• [Action item]: Once the line with "PLL drives clock" is found in the data, output it and each following line exactly, up to and including the line with "input wire logic [1:0]", and nothing before or after.
Segment Start: Extracted data
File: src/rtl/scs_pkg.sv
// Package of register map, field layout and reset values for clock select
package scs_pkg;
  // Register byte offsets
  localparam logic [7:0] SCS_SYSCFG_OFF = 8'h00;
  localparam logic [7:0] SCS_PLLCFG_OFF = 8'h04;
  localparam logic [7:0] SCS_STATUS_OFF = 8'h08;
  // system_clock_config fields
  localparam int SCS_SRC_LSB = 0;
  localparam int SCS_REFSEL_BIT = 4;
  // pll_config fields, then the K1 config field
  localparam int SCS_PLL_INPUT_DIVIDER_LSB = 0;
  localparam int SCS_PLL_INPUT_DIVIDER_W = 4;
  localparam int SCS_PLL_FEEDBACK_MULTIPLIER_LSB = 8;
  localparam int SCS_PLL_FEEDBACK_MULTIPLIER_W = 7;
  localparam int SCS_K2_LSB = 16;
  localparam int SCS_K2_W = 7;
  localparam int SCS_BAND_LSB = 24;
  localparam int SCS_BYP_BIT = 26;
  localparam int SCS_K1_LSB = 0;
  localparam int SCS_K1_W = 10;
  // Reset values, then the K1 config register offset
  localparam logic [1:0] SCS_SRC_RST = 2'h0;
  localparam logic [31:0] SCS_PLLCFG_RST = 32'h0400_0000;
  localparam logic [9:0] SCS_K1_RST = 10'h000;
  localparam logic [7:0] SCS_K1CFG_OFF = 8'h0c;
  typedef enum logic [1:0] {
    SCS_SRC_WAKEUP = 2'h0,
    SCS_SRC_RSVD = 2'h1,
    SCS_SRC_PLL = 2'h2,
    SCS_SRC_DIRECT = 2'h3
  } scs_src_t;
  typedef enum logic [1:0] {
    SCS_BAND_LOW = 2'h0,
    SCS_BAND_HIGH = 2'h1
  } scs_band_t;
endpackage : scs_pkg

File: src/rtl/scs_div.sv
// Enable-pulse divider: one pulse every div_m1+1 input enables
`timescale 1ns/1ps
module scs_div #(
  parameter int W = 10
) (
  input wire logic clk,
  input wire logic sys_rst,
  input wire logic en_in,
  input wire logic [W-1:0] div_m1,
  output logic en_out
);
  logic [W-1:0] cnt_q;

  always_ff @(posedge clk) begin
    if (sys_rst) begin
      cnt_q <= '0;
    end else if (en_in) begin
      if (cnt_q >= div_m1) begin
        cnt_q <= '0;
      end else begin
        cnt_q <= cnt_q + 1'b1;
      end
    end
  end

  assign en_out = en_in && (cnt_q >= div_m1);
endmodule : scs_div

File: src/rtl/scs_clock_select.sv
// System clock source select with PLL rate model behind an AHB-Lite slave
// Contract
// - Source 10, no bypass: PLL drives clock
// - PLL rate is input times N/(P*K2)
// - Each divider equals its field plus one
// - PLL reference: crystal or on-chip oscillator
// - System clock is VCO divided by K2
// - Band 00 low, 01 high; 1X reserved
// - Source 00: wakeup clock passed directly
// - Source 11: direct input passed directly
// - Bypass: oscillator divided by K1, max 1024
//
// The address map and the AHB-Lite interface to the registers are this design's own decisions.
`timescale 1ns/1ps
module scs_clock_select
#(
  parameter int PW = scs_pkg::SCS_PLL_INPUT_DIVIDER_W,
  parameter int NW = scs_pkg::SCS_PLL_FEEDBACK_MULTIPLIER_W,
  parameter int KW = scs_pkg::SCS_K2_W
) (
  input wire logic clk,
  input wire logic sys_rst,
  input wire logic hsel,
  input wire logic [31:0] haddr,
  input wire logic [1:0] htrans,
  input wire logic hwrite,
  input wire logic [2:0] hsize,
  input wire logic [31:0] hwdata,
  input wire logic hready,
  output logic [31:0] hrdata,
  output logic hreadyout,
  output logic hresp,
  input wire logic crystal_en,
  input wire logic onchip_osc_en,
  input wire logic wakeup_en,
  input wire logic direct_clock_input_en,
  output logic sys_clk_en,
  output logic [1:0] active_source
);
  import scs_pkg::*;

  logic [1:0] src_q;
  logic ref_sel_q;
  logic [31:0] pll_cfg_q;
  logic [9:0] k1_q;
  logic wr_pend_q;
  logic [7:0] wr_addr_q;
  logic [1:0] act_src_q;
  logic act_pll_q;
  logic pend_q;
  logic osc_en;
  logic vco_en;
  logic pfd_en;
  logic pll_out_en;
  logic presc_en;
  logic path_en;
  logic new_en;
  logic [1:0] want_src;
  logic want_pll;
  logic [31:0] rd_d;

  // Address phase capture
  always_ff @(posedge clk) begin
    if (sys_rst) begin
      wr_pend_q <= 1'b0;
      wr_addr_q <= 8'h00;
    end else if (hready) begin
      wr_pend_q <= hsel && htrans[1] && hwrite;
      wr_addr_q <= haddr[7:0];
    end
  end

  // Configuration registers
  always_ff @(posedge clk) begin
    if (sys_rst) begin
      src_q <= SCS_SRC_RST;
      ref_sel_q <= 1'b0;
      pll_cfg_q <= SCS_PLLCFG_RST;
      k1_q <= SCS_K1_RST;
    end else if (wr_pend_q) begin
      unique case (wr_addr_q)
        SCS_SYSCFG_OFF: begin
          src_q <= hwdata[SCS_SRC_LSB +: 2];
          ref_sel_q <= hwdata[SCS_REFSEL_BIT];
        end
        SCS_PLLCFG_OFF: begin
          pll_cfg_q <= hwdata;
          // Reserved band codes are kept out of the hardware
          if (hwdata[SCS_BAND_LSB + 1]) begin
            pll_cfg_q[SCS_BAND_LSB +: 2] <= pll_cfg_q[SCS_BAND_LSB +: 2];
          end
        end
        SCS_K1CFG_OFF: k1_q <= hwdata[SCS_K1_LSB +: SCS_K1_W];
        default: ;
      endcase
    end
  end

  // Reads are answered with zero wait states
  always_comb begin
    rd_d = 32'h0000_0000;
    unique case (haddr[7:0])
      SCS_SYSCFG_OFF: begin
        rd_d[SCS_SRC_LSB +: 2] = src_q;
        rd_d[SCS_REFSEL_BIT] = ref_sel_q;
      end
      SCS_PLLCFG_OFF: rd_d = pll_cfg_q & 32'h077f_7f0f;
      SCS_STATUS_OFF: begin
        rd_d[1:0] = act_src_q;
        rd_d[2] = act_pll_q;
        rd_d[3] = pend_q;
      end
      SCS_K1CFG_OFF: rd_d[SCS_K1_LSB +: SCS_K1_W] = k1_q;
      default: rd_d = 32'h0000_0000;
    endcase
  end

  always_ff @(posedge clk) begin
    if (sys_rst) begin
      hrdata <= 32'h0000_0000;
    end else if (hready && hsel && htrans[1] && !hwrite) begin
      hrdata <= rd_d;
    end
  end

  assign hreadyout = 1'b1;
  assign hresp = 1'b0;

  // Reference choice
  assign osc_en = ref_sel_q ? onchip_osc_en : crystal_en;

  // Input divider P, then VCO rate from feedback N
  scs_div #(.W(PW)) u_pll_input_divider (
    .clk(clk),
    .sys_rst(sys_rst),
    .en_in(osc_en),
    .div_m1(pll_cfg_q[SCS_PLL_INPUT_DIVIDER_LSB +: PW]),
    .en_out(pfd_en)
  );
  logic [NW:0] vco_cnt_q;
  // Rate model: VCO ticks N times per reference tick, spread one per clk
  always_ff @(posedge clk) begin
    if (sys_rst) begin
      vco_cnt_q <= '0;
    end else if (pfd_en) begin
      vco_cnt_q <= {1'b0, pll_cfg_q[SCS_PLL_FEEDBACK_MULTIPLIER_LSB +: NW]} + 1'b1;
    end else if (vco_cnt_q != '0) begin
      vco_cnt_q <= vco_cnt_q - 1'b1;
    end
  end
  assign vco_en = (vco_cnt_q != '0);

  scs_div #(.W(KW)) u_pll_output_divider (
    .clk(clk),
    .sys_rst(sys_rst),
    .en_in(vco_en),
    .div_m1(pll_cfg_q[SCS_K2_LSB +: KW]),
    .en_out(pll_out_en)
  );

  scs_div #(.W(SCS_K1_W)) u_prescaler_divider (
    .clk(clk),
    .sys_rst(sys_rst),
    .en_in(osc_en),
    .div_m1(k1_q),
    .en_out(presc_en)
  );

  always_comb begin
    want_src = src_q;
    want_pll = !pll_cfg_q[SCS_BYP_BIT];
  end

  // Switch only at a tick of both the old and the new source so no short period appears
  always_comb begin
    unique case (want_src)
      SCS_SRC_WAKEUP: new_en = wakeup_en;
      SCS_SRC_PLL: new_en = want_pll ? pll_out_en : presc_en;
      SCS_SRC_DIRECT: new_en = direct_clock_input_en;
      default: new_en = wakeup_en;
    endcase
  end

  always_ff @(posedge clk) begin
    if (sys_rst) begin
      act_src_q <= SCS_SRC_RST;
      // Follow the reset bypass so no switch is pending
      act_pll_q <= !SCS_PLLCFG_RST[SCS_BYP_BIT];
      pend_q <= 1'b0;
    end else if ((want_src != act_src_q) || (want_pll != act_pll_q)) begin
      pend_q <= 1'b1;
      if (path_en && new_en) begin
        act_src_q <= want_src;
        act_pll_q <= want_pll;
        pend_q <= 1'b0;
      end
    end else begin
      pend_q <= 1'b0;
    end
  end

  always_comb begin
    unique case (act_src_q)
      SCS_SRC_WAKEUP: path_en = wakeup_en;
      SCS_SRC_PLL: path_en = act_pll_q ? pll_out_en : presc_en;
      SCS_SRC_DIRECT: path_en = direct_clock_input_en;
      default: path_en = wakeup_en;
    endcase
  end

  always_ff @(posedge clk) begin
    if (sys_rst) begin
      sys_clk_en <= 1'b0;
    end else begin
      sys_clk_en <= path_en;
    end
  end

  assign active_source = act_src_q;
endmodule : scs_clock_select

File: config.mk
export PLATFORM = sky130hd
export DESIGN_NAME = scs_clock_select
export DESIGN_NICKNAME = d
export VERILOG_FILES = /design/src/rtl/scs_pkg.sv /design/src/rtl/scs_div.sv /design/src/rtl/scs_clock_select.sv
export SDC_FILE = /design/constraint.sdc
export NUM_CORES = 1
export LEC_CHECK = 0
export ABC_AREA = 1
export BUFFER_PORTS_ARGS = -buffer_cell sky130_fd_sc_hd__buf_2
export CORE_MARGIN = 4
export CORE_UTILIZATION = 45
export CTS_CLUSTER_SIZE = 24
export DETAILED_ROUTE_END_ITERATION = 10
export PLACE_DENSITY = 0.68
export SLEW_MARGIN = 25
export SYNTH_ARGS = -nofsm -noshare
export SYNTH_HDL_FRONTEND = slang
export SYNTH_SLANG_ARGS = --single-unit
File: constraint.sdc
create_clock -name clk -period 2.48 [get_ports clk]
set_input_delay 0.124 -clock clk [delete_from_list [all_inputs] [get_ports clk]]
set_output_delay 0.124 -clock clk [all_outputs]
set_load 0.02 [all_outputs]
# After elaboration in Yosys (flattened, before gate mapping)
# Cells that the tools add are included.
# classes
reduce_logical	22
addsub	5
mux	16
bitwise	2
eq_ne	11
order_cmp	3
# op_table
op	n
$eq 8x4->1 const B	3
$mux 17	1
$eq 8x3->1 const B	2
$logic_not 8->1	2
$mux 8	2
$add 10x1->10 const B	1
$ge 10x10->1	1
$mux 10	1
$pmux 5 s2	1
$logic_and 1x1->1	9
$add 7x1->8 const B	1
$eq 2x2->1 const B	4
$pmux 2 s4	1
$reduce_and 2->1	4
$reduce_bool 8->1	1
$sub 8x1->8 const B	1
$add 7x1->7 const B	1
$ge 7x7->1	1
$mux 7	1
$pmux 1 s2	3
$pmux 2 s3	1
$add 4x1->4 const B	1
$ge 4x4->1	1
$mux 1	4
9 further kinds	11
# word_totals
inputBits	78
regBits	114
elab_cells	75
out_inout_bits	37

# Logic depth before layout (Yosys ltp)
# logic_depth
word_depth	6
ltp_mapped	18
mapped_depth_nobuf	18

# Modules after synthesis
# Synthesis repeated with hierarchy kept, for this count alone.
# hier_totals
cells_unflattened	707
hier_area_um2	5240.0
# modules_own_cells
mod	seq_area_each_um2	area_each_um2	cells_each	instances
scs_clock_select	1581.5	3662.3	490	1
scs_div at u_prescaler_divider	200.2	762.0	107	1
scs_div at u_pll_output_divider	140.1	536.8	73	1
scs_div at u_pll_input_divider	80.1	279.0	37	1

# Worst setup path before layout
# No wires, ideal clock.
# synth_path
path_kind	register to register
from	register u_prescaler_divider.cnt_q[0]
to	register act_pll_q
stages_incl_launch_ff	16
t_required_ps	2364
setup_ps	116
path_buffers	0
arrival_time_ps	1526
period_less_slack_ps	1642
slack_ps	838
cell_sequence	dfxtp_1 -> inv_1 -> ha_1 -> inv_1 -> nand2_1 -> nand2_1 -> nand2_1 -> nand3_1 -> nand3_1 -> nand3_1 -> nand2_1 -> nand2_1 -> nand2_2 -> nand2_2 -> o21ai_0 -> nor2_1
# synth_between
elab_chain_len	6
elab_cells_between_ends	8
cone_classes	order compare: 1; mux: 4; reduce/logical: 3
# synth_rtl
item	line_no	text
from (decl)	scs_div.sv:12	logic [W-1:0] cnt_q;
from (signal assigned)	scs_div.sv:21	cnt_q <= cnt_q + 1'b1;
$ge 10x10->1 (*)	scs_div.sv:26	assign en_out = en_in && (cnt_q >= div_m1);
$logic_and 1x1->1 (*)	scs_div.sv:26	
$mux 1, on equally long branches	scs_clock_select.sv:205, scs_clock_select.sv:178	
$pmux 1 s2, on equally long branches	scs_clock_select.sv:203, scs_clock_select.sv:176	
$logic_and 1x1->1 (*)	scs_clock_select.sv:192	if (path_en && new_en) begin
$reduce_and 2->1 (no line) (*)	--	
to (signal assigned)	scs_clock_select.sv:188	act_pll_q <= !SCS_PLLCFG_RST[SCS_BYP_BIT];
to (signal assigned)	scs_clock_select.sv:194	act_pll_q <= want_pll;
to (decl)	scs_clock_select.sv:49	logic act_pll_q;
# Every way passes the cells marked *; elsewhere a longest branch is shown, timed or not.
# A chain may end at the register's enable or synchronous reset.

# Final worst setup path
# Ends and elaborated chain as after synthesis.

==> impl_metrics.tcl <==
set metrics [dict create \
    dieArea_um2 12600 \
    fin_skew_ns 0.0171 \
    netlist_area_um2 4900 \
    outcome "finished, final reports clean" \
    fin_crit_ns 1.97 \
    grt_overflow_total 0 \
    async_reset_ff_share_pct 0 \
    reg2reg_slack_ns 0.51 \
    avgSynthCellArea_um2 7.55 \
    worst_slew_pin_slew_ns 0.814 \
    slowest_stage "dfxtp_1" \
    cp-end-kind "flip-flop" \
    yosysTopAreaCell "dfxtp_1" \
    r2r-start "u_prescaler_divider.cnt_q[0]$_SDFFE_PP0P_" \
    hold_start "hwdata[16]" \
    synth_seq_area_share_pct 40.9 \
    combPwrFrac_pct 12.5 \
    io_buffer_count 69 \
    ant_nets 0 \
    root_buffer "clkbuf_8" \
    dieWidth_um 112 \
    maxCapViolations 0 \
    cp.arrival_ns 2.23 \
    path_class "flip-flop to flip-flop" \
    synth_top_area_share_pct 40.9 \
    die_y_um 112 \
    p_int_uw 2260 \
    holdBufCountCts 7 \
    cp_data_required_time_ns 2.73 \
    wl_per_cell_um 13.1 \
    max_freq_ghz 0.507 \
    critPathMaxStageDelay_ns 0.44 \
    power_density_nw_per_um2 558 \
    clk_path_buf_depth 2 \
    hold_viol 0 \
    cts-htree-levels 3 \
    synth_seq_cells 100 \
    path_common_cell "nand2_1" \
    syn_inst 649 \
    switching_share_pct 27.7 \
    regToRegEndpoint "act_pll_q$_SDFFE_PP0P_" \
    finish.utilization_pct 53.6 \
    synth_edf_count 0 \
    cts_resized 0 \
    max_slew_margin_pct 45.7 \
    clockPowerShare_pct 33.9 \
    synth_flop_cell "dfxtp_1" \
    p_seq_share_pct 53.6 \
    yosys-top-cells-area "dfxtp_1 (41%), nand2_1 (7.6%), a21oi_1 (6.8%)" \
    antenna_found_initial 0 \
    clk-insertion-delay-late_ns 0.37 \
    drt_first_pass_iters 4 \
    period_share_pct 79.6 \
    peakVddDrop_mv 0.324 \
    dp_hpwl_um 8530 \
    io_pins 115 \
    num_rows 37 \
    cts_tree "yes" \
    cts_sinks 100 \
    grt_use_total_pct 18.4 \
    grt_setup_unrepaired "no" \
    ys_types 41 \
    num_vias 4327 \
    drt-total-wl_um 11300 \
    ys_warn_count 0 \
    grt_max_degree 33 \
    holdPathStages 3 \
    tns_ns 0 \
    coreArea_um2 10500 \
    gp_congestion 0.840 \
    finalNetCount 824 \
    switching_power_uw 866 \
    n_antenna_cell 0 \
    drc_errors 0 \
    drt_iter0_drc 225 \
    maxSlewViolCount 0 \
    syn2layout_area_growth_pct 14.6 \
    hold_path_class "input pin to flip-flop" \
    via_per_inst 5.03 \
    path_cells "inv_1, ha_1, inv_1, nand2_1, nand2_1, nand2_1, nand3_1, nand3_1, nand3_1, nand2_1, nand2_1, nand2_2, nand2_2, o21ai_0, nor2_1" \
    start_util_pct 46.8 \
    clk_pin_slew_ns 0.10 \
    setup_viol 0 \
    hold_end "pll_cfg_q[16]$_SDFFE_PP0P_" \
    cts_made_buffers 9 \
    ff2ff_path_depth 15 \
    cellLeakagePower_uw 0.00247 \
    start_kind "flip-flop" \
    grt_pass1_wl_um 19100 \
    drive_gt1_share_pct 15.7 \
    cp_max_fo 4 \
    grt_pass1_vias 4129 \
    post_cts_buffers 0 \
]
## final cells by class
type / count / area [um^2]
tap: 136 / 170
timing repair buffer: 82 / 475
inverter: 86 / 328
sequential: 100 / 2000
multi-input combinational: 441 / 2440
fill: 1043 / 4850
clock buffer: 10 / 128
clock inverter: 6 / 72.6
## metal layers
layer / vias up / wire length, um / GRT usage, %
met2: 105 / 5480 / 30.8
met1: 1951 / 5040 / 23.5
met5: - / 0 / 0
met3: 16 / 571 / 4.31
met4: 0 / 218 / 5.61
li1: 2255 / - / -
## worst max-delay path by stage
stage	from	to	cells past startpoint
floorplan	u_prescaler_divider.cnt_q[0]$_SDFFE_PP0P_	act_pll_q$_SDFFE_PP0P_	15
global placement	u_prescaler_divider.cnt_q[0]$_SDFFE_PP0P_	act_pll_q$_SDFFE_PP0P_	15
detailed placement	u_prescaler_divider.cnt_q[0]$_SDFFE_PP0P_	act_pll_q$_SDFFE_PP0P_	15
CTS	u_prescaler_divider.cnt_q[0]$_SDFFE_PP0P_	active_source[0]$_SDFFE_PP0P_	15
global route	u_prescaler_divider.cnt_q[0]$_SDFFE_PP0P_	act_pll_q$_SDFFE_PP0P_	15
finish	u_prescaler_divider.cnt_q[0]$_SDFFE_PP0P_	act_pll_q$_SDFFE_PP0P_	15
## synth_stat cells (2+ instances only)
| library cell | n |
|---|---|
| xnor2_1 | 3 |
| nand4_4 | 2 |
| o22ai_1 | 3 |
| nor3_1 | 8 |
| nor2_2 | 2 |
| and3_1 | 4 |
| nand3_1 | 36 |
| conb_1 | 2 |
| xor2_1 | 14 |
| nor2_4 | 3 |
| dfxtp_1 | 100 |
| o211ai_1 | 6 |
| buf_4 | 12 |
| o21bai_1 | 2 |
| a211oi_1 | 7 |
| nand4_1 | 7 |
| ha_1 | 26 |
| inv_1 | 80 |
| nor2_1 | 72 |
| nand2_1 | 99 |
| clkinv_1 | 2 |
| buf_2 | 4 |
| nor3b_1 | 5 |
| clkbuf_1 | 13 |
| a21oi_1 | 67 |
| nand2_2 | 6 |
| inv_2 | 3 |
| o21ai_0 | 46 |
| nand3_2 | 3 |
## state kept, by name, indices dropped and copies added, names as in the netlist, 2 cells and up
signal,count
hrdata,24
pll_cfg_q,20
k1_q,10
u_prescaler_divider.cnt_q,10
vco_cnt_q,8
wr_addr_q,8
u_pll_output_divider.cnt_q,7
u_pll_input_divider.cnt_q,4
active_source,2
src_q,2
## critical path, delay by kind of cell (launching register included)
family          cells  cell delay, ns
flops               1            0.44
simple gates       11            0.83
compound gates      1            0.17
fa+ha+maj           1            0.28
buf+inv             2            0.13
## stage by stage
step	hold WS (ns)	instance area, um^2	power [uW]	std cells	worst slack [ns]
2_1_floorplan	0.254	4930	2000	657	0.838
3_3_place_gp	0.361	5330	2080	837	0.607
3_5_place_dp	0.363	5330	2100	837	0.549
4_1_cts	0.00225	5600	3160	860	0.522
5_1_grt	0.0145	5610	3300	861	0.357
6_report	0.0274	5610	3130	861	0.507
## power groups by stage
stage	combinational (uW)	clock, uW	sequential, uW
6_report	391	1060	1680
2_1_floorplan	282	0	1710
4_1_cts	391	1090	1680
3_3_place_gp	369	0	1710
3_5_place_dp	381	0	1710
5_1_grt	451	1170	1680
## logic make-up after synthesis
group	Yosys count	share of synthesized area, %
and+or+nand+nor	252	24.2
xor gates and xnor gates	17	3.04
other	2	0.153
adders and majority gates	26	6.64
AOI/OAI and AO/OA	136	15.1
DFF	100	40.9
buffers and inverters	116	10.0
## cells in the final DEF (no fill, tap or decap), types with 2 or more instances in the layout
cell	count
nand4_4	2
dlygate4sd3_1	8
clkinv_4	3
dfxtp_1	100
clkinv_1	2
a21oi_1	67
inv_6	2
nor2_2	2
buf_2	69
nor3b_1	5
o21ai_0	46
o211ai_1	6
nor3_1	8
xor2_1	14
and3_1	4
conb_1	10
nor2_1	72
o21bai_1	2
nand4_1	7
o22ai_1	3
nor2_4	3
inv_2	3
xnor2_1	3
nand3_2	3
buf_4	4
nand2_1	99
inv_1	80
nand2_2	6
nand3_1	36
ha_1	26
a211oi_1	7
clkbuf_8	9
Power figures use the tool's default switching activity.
Segment End: Extracted data
• [Result]:
// - Source 10, no bypass: PLL drives clock
// - PLL rate is input times N/(P*K2)
// - Each divider equals its field plus one
// - PLL reference: crystal or on-chip oscillator
// - System clock is VCO divided by K2
// - Band 00 low, 01 high; 1X reserved
// - Source 00: wakeup clock passed directly
// - Source 11: direct input passed directly
// - Bypass: oscillator divided by K1, max 1024
//
// The address map and the AHB-Lite interface to the registers are this design's own decisions.
`timescale 1ns/1ps
module scs_clock_select
#(
  parameter int PW = scs_pkg::SCS_PLL_INPUT_DIVIDER_W,
  parameter int NW = scs_pkg::SCS_PLL_FEEDBACK_MULTIPLIER_W,
  parameter int KW = scs_pkg::SCS_K2_W
) (
  input wire logic clk,
  input wire logic sys_rst,
  input wire logic hsel,
  input wire logic [31:0] haddr,
  input wire logic [1:0] htrans,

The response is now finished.